Xinhua, September 24, 2015 Adjust font size:

China has been exercising an array of methods to cultivate and recruit officials and professionals of ethnic minorities in the Xinjiang Uygur Autonomous Region, according to an official report released on Thursday.

"A large number of administrative officials and technical professionals from ethnic minority groups have been fostered through training courses and working at the grassroots level, or through work exchanges or job rotation," said the report titled "Historical Witness to Ethnic Equality, Unity and Development in Xinjiang" and released by the State Council Information Office.

Figures show that, in 1955, the number of ethnic minority officials in Xinjiang was 46,000, which increased to 417,000 in 2014, accounting for 51.4 percent of the total officials in the region.
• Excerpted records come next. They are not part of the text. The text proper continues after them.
[src/hdl/sgmpc_pkg.sv]
// Shared constants and register codes for the SGM path-cost unit.
`timescale 1ns / 1ps
`default_nettype none

package sgmpc_pkg;

  // Defaults for the top-level parameters.
  localparam int MaxDispDefault   = 64;
  localparam int CostWidthDefault = 16;

  // Fixed field widths.
  localparam int NumDispW  = 7;
  localparam int PenaltyW  = 16;
  localparam int DispOutW  = 6;
  localparam int ApbDataW  = 32;
  localparam int ApbAddrW  = 4;
  localparam int RegIndexW = 2;

  // Register indexes (byte address = 4 * index).
  localparam logic [RegIndexW-1:0] RegNumDisp  = 2'd0;
  localparam logic [RegIndexW-1:0] RegSmallPen = 2'd1;
  localparam logic [RegIndexW-1:0] RegLargePen = 2'd2;

  // Register reset values.
  localparam logic [NumDispW-1:0] NumDispReset  = 7'd64;
  localparam logic [PenaltyW-1:0] SmallPenReset = 16'd10;
  localparam logic [PenaltyW-1:0] LargePenReset = 16'd120;

endpackage

`default_nettype wire

[src/hdl/sgmpc_stream_if.sv]
// Valid/ready stream interfaces for the cost input and the path-cost output.
`timescale 1ns / 1ps
`default_nettype none

interface sgmpc_in_if #(
  parameter int COST_WIDTH = sgmpc_pkg::CostWidthDefault
) ();
  logic                  valid;
  logic                  ready;
  logic [COST_WIDTH-1:0] data_cost;
  logic                  path_start;

  modport source (output valid, output data_cost, output path_start, input ready);
  modport sink   (input valid, input data_cost, input path_start, output ready);
endinterface

interface sgmpc_out_if #(
  parameter int COST_WIDTH = sgmpc_pkg::CostWidthDefault
) ();
  logic                          valid;
  logic                          ready;
  logic [COST_WIDTH:0]           path_cost;
  logic [sgmpc_pkg::DispOutW-1:0] disparity;
  logic                          last_of_pixel;

  modport source (output valid, output path_cost, output disparity, output last_of_pixel,
                  input ready);
  modport sink   (input valid, input path_cost, input disparity, input last_of_pixel,
                  output ready);
endinterface

`default_nettype wire

[src/hdl/sgm_path_cost_recurrence_unit.sv]
// Top level of the semi-global matching path-cost recurrence unit.
`timescale 1ns / 1ps
`default_nettype none

// The unit takes one matching cost per cycle on cost_i, disparity 0 first, and
// returns one path cost per transfer on cost_o, in the cycle after the input
// transfer at the earliest. The sustained rate is one item per clock while
// cost_o is ready: the previous pixel's cost vector sits in a ping-pong memory
// of two banks of MAX_DISPARITIES words, each bank rounded up to a power of
// two, with one write and one read port, and the three neighbor costs are held
// in a sliding window that is refilled by a single prefetch read per item
// (costs d-1, d and d+1 are in registers when item d arrives). At the end of
// a pixel the first two entries of the new previous vector come from bypass
// registers, so pixels also follow back to back. The output side has a result
// register and a skid register, so an input transfer is still taken in a cycle
// in which a finished result waits. Writing num_disparities restarts the
// stream: the next pixel is treated as a path start. Penalty writes take
// effect on the next item. Configuration must be written only while the unit
// is idle; the unit does not enforce this. No clearing pass runs after reset.
module sgm_path_cost_recurrence_unit #(
  parameter int MAX_DISPARITIES = sgmpc_pkg::MaxDispDefault,
  parameter int COST_WIDTH      = sgmpc_pkg::CostWidthDefault
) (
  input  wire logic                           clk_i,
  input  wire logic                           rst_ni,
  sgmpc_in_if.sink                            cost_i,
  sgmpc_out_if.source                         cost_o,
  input  wire logic                           psel,
  input  wire logic                           penable,
  input  wire logic                           pwrite,
  input  wire logic [sgmpc_pkg::ApbAddrW-1:0] paddr,
  input  wire logic [sgmpc_pkg::ApbDataW-1:0] pwdata,
  output logic      [sgmpc_pkg::ApbDataW-1:0] prdata,
  output logic                                pready
);
  import sgmpc_pkg::*;

  // Disparity index width, count width, path-cost width, and the width at
  // which all sums are formed without overflow.
  localparam int DW = $clog2(MAX_DISPARITIES);
  localparam int NW = DW + 1;
  localparam int PW = COST_WIDTH + 1;
  localparam int SW = ((PW > PenaltyW) ? PW : PenaltyW) + 2;
  localparam int MemDepth = 2 * (1 << DW);

  // ---------------------------------------------------------------------------
  // Configuration registers on the APB port.
  // ---------------------------------------------------------------------------
  logic [NumDispW-1:0]  num_disp_q;
  logic [PenaltyW-1:0]  small_pen_q;
  logic [PenaltyW-1:0]  large_pen_q;
  logic                 cfg_wr;
  logic [RegIndexW-1:0] cfg_idx;
  logic                 restart;

  assign pready  = 1'b1;
  assign cfg_idx = paddr[ApbAddrW-1:2];
  assign cfg_wr  = psel && penable && pwrite && pready;
  assign restart = cfg_wr && (cfg_idx == RegNumDisp);

  always_ff @(posedge clk_i or negedge rst_ni) begin
    if (!rst_ni) begin
      num_disp_q  <= NumDispReset;
      small_pen_q <= SmallPenReset;
      large_pen_q <= LargePenReset;
    end else if (cfg_wr) begin
      unique case (cfg_idx)
        RegNumDisp:  num_disp_q  <= pwdata[NumDispW-1:0];
        RegSmallPen: small_pen_q <= pwdata[PenaltyW-1:0];
        RegLargePen: large_pen_q <= pwdata[PenaltyW-1:0];
        default: ;
      endcase
    end
  end

  always_comb begin
    unique case (cfg_idx)
      RegNumDisp:  prdata = ApbDataW'(num_disp_q);
      RegSmallPen: prdata = ApbDataW'(small_pen_q);
      RegLargePen: prdata = ApbDataW'(large_pen_q);
      default:     prdata = '0;
    endcase
  end

  // The disparity count in use is the register clamped to [2, MAX_DISPARITIES].
  logic [NW-1:0] n_act;

  always_comb begin
    if (num_disp_q < NumDispW'(2)) begin
      n_act = NW'(2);
    end else if (int'(num_disp_q) > MAX_DISPARITIES) begin
      n_act = NW'(MAX_DISPARITIES);
    end else begin
      n_act = NW'(num_disp_q);
    end
  end

  // ---------------------------------------------------------------------------
  // Handshake: result register plus skid register.
  // ---------------------------------------------------------------------------
  logic          out_valid_q, skid_valid_q;
  logic [PW-1:0] out_cost_q, skid_cost_q;
  logic [DispOutW-1:0] out_disp_q, skid_disp_q;
  logic          out_last_q, skid_last_q;
  logic          in_xfer, out_xfer;

  assign cost_i.ready = !skid_valid_q;
  assign in_xfer      = cost_i.valid && !skid_valid_q;
  assign out_xfer     = out_valid_q && cost_o.ready;

  assign cost_o.valid         = out_valid_q;
  assign cost_o.path_cost     = out_cost_q;
  assign cost_o.disparity     = out_disp_q;
  assign cost_o.last_of_pixel = out_last_q;

  // ---------------------------------------------------------------------------
  // Recurrence state.
  // ---------------------------------------------------------------------------
  logic [DW-1:0] disp_q;
  logic          bank_q;
  logic [PW-1:0] prev_min_q;
  logic [PW-1:0] run_min_q;
  logic          start_q;
  logic          prev_valid_q;

  // Sliding window over the previous vector: win_lo_q is cost d-1, win_mid_q is
  // cost d, rd_q is cost d+1 (memory read register).
  logic [PW-1:0] win_lo_q, win_mid_q, rd_q;
  // First two costs of the current pixel, for the pixel turnover.
  logic [PW-1:0] cur0_q, cur1_q;

  logic [PW-1:0] mem_q [MemDepth];

  logic          is_first, is_last, eff_start;
  logic [PW-1:0] nb, cost, cur1_now, run_min_new;
  logic [SW-1:0] nb_sum, pm_sum, best, full_sum;
  logic [DW:0]   disp_plus2;
  logic [DW:0]   wr_addr, rd_addr;
  logic [DW+DispOutW-1:0] disp_wide;

  assign is_first  = (disp_q == '0);
  assign is_last   = ({1'b0, disp_q} == (n_act - NW'(1)));
  assign eff_start = is_first ? cost_i.path_start : start_q;

  always_comb begin
    priority if (is_first) begin
      nb = rd_q;
    end else if (is_last) begin
      nb = win_lo_q;
    end else begin
      nb = (win_lo_q < rd_q) ? win_lo_q : rd_q;
    end
  end

  always_comb begin
    nb_sum = SW'(nb) + SW'(small_pen_q);
    pm_sum = SW'(prev_min_q) + SW'(large_pen_q);
    best   = SW'(win_mid_q);
    if (nb_sum < best) begin
      best = nb_sum;
    end
    if (pm_sum < best) begin
      best = pm_sum;
    end
    // Every previous cost is at least the previous minimum, so this never wraps.
    full_sum = SW'(cost_i.data_cost) + best - SW'(prev_min_q);
    if (eff_start || !prev_valid_q) begin
      cost = PW'(cost_i.data_cost);
    end else begin
      cost = full_sum[PW-1:0];
    end
  end

  assign run_min_new = (cost < run_min_q) ? cost : run_min_q;
  assign cur1_now    = (disp_q == DW'(1)) ? cost : cur1_q;
  assign disp_plus2  = {1'b0, disp_q} + (DW+1)'(2);
  assign wr_addr     = {bank_q, disp_q};
  assign rd_addr     = {!bank_q, disp_plus2[DW-1:0]};
  assign disp_wide   = {{DispOutW{1'b0}}, disp_q};

  always_ff @(posedge clk_i or negedge rst_ni) begin
    if (!rst_ni) begin
      disp_q       <= '0;
      bank_q       <= 1'b0;
      prev_min_q   <= '0;
      run_min_q    <= '1;
      start_q      <= 1'b1;
      prev_valid_q <= 1'b0;
    end else if (restart) begin
      disp_q       <= '0;
      run_min_q    <= '1;
      start_q      <= 1'b1;
      prev_valid_q <= 1'b0;
    end else if (in_xfer) begin
      start_q <= eff_start;
      if (is_last) begin
        disp_q       <= '0;
        bank_q       <= !bank_q;
        prev_min_q   <= run_min_new;
        run_min_q    <= '1;
        prev_valid_q <= 1'b1;
      end else begin
        disp_q    <= disp_q + DW'(1);
        run_min_q <= run_min_new;
      end
    end
  end

  // Cost memory and the window that feeds from it.
  always_ff @(posedge clk_i) begin
    if (in_xfer) begin
      mem_q[wr_addr] <= cost;
      if (is_first) begin
        cur0_q <= cost;
      end
      cur1_q <= cur1_now;
      if (is_last) begin
        // The vector just finished becomes the previous one.
        win_mid_q <= cur0_q;
        rd_q      <= cur1_now;
      end else begin
        win_lo_q  <= win_mid_q;
        win_mid_q <= rd_q;
        rd_q      <= mem_q[rd_addr];
      end
    end
  end

  // Output and skid registers.
  always_ff @(posedge clk_i or negedge rst_ni) begin
    if (!rst_ni) begin
      out_valid_q  <= 1'b0;
      skid_valid_q <= 1'b0;
    end else if (skid_valid_q) begin
      if (out_xfer) begin
        out_valid_q  <= 1'b1;
        skid_valid_q <= 1'b0;
      end
    end else if (in_xfer) begin
      if (!out_valid_q || cost_o.ready) begin
        out_valid_q <= 1'b1;
      end else begin
        skid_valid_q <= 1'b1;
      end
    end else if (out_xfer) begin
      out_valid_q <= 1'b0;
    end
  end

  always_ff @(posedge clk_i) begin
    if (skid_valid_q) begin
      if (out_xfer) begin
        out_cost_q <= skid_cost_q;
        out_disp_q <= skid_disp_q;
        out_last_q <= skid_last_q;
      end
    end else if (in_xfer) begin
      if (!out_valid_q || cost_o.ready) begin
        out_cost_q <= cost;
        out_disp_q <= disp_wide[DispOutW-1:0];
        out_last_q <= is_last;
      end else begin
        skid_cost_q <= cost;
        skid_disp_q <= disp_wide[DispOutW-1:0];
        skid_last_q <= is_last;
      end
    end
  end

endmodule

`default_nettype wire

[src/flat_wrapper.sv]
// flat-port wrapper written by rule: the top's interface ports become plain ports
module sgm_path_cost_recurrence_unit_flat import sgmpc_pkg::*;
#(
  parameter int MAX_DISPARITIES = sgmpc_pkg::MaxDispDefault,
  parameter int COST_WIDTH      = sgmpc_pkg::CostWidthDefault
)
  (clk_i, rst_ni, psel, penable, pwrite, paddr, pwdata, prdata, pready, cost_i_valid, cost_i_data_cost, cost_i_path_start, cost_i_ready, cost_o_valid, cost_o_path_cost, cost_o_disparity, cost_o_last_of_pixel, cost_o_ready);
  sgmpc_in_if #(.COST_WIDTH(COST_WIDTH)) cost_i_i ();
  sgmpc_out_if #(.COST_WIDTH(COST_WIDTH)) cost_o_i ();
  input  wire logic clk_i;
  input  wire logic rst_ni;
  input  wire logic psel;
  input  wire logic penable;
  input  wire logic pwrite;
  input  wire logic [sgmpc_pkg::ApbAddrW-1:0] paddr;
  input  wire logic [sgmpc_pkg::ApbDataW-1:0] pwdata;
  output logic      [sgmpc_pkg::ApbDataW-1:0] prdata;
  output logic pready;
  input wire logic [$bits(cost_i_i.valid)-1:0] cost_i_valid;
  input wire logic [$bits(cost_i_i.data_cost)-1:0] cost_i_data_cost;
  input wire logic [$bits(cost_i_i.path_start)-1:0] cost_i_path_start;
  output wire logic [$bits(cost_i_i.ready)-1:0] cost_i_ready;
  output wire logic [$bits(cost_o_i.valid)-1:0] cost_o_valid;
  output wire logic [$bits(cost_o_i.path_cost)-1:0] cost_o_path_cost;
  output wire logic [$bits(cost_o_i.disparity)-1:0] cost_o_disparity;
  output wire logic [$bits(cost_o_i.last_of_pixel)-1:0] cost_o_last_of_pixel;
  input wire logic [$bits(cost_o_i.ready)-1:0] cost_o_ready;
  assign cost_i_i.valid = cost_i_valid;
  assign cost_i_i.data_cost = cost_i_data_cost;
  assign cost_i_i.path_start = cost_i_path_start;
  assign cost_i_ready = cost_i_i.ready;
  assign cost_o_valid = cost_o_i.valid;
  assign cost_o_path_cost = cost_o_i.path_cost;
  assign cost_o_disparity = cost_o_i.disparity;
  assign cost_o_last_of_pixel = cost_o_i.last_of_pixel;
  assign cost_o_i.ready = cost_o_ready;
  sgm_path_cost_recurrence_unit #(.MAX_DISPARITIES(MAX_DISPARITIES), .COST_WIDTH(COST_WIDTH)) u_core (.clk_i(clk_i), .rst_ni(rst_ni), .cost_i(cost_i_i), .cost_o(cost_o_i), .psel(psel), .penable(penable), .pwrite(pwrite), .paddr(paddr), .pwdata(pwdata), .prdata(prdata), .pready(pready));
endmodule
[config.mk]
export PLATFORM = sky130hd
export DESIGN_NAME = sgm_path_cost_recurrence_unit_flat
export DESIGN_NICKNAME = d
export VERILOG_FILES = /design/src/hdl/sgmpc_pkg.sv /design/src/hdl/sgmpc_stream_if.sv /design/src/hdl/sgm_path_cost_recurrence_unit.sv /design/src/flat_wrapper.sv
export SDC_FILE = /design/constraint.sdc
export NUM_CORES = 2
export LEC_CHECK = 0
export ABC_CLOCK_PERIOD_IN_PS = 46300
export BUFFER_PORTS_ARGS = -buffer_cell sky130_fd_sc_hd__buf_2
export CORE_ASPECT_RATIO = 1.5
export CORE_MARGIN = 2
export CORE_UTILIZATION = 50
export CTS_CLUSTER_SIZE = 30
export DETAILED_ROUTE_END_ITERATION = 10
export GPL_TIMING_DRIVEN = 0
export HOLD_SLACK_MARGIN = 0.03
export PLACE_DENSITY = 0.64
export SLEW_MARGIN = 10
export SYNTH_ARGS = -nofsm -noshare
export SYNTH_HDL_FRONTEND = slang
export SYNTH_SLANG_ARGS = --single-unit
export TNS_END_PERCENT = 10
[constraint.sdc]
create_clock -name clk_i -period 46.3 [get_ports clk_i]
set_input_delay 9.26 -clock clk_i [delete_from_list [all_inputs] [get_ports clk_i]]
set_output_delay 9.26 -clock clk_i [all_outputs]
set_load 0.005 [all_outputs]
Word-level counts from Yosys, hierarchy flattened

Memory sizes are Yosys's and may differ from the RTL's.
Index checks and enable logic that the tools add are counted.

Reduce and logical (&&, ||, !) cells: 28
Multiplexer cells: 48
Add/subtract/negate cells: 7
Bitwise operators: 4
Magnitude comparators: 6
Equality and inequality tests: 6

Operators with widths:

| kind                  | count |
|---|---|
| $mux W17              | 16 |
| $pmux W16 S3          | 1 |
| $mux W6               | 7 |
| $add A17 B16 Y18      | 2 |
| $lt A17 B17 Y1        | 2 |
| $mux W1               | 21 |
| $lt A19 B17 Y1        | 1 |
| $lt A18 B18 Y1        | 1 |
| $mux W18              | 1 |
| $add A16 B17 Y17      | 1 |
| $sub A17 B17 Y17      | 1 |
| $mux W7               | 2 |
| $reduce_and A2 Y1     | 6 |
| $reduce_and A3 Y1     | 4 |
| $reduce_bool A2 Y1    | 5 |
| $eq A6 B7 Y1          | 1 |
| $gt A7 B7 Y1 const B  | 1 |
| $lt A7 B2 Y1 const B  | 1 |
| $sub A7 B1 Y7 const B | 1 |
| $add A6 B1 Y6 const B | 1 |
| $add A6 B2 Y6 const B | 1 |
| $eq A6 B1 Y1 const B  | 1 |
| $logic_not A6 Y1      | 1 |
| $logic_and A1 B1 Y1   | 5 |
| other kinds (8)       | 15 |

Output and inout port bits: 59
Memory bits (writable): 2176
Logic and storage cells: 122
Register bits: 217
Memories: 1
Input bits: 60

Memory list:

| name         | depth | bits a word | read ports | clocked after memory_dff | write ports | RTL line                             | text |
|---|---|---|---|---|---|---|---|
| u_core.mem_q | 128   | 17          | 1          | 0                        | 1           | sgm_path_cost_recurrence_unit.sv:132 | `logic [PW-1:0] mem_q [MemDepth];` |

Longest topological paths before layout

Depth after elaboration: 20
Depth in mapped cells: 72
Mapped depth without buffers: 65

Worst setup path before layout

No wires, ideal clock.

Kind: input to output
Start: in paddr[3] (netlist bit)
End: out prdata[10] (netlist bit)
Stages on the path: 4
Data arrival time: 10.243 ns
Path slack: 26.797 ns
Cells stage by stage: buf_1 -> nor2b_1 -> clkbuf_1 -> a22o_1

Longest elaborated chain between the ends: 2
Elaborated cells between the ends (all ways): 4
Classes of those cells: eq/ne: 2; mux: 1; reduce/logical: 1

Ends and longest elaborated chain:

| what                                       | RTL line                            | text |
|---|---|---|
| from (decl)                                | flat_wrapper.sv:15                  | `input wire logic [sgmpc_pkg::ApbAddrW-1:0] paddr;` |
| $eq A2 B2 Y1, or another cell as far along | sgm_path_cost_recurrence_unit.sv:77 | `unique case (cfg_idx)` |
| $pmux W16 S3 *                             | sgm_path_cost_recurrence_unit.sv:77 |  |
| to (decl)                                  | flat_wrapper.sv:17                  | `output logic [sgmpc_pkg::ApbDataW-1:0] prdata;` |

Mark *: on every way between the ends. The rest lies on a longest branch, timed or not.

Worst setup path in the final report

Start: reg u_core.disp_q[1]
End: reg u_core.run_min_q[10]

Longest elaborated chain between the ends: 16
Elaborated cells between the ends (all ways): 19
Classes of those cells: add/sub: 3; order compare: 3; eq/ne: 1; mux: 10; reduce/logical: 2

Ends and longest elaborated chain:

| what                   | RTL line                             | text |
|---|---|---|
| from (decl)            | sgm_path_cost_recurrence_unit.sv:119 | `logic [DW-1:0] disp_q;` |
| from (signal assigned) | sgm_path_cost_recurrence_unit.sv:203 | `disp_q <= disp_q + DW'(1);` |
| $eq A6 B7 Y1           | sgm_path_cost_recurrence_unit.sv:142 | `assign is_last = ({1'b0, disp_q} == (n_act - NW'(1)));` |
| $mux W17               | sgm_path_cost_recurrence_unit.sv:148 | `end else if (is_last) begin` |
| $mux W17               | sgm_path_cost_recurrence_unit.sv:146 | `priority if (is_first) begin` |
| $add A17 B16 Y18       | sgm_path_cost_recurrence_unit.sv:156 | `nb_sum = SW'(nb) + SW'(small_pen_q);` |
| $lt A19 B17 Y1         | sgm_path_cost_recurrence_unit.sv:159 | `if (nb_sum < best) begin` |
| $mux W18               | sgm_path_cost_recurrence_unit.sv:159 |  |
| $lt A18 B18 Y1         | sgm_path_cost_recurrence_unit.sv:162 | `if (pm_sum < best) begin` |
| $mux W17               | sgm_path_cost_recurrence_unit.sv:162 |  |
| $add A16 B17 Y17       | sgm_path_cost_recurrence_unit.sv:166 | `full_sum = SW'(cost_i.data_cost) + best - SW'(prev_min_q);` |
| $sub A17 B17 Y17       | sgm_path_cost_recurrence_unit.sv:166 |  |
| $mux W17 *             | sgm_path_cost_recurrence_unit.sv:167 | `if (eff_start \|\| !prev_valid_q) begin` |
| via u_core.cost[15]    | sgm_path_cost_recurrence_unit.sv:135 | `logic [PW-1:0] nb, cost, cur1_now, run_min_new;` |
| $lt A17 B17 Y1 *       | sgm_path_cost_recurrence_unit.sv:174 | `assign run_min_new = (cost < run_min_q) ? cost : run_min_q;` |
| $mux W17 *             | sgm_path_cost_recurrence_unit.sv:174 |  |
| $mux W17 *             | sgm_path_cost_recurrence_unit.sv:196 | `if (is_last) begin` |
| $mux W17 *             | sgm_path_cost_recurrence_unit.sv:194 | `end else if (in_xfer) begin` |
| $mux W17 *             | sgm_path_cost_recurrence_unit.sv:189 | `end else if (restart) begin` |
| to (signal assigned)   | sgm_path_cost_recurrence_unit.sv:204 | `run_min_q <= run_min_new;` |
| to (decl)              | sgm_path_cost_recurrence_unit.sv:122 | `logic [PW-1:0] run_min_q;` |

Mark *: on every way through the listed nets, which the timed path passes. The rest lies on a longest branch. The select of a mux whose other input is x is not followed.
A chain may end at the register's enable or synchronous reset.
When selecting leading officials and recruiting civil servants, the region implements more flexible policies, such as setting a recruitment ratio and offering directional recruitment in favor of ethnic minorities, so as to make sure that a certain number of ethnic minorities join the civil service.

The proportion of ethnic minority civil servants in the total recruitment increased from 29.9 percent in 2009 to 48.3 percent in 2014.

Also, special support has been given to professional personnel of ethnic minority origins, the report said. Since 1992, the state has put in place a special program to train professionals of ethnic minority origins in key areas of science and technology by holding training courses, advanced studies and exchanges.

By the end of 2014, the region had trained a total 3,917 middle- and high-caliber professionals of ethnic minority origins needed in Xinjiang.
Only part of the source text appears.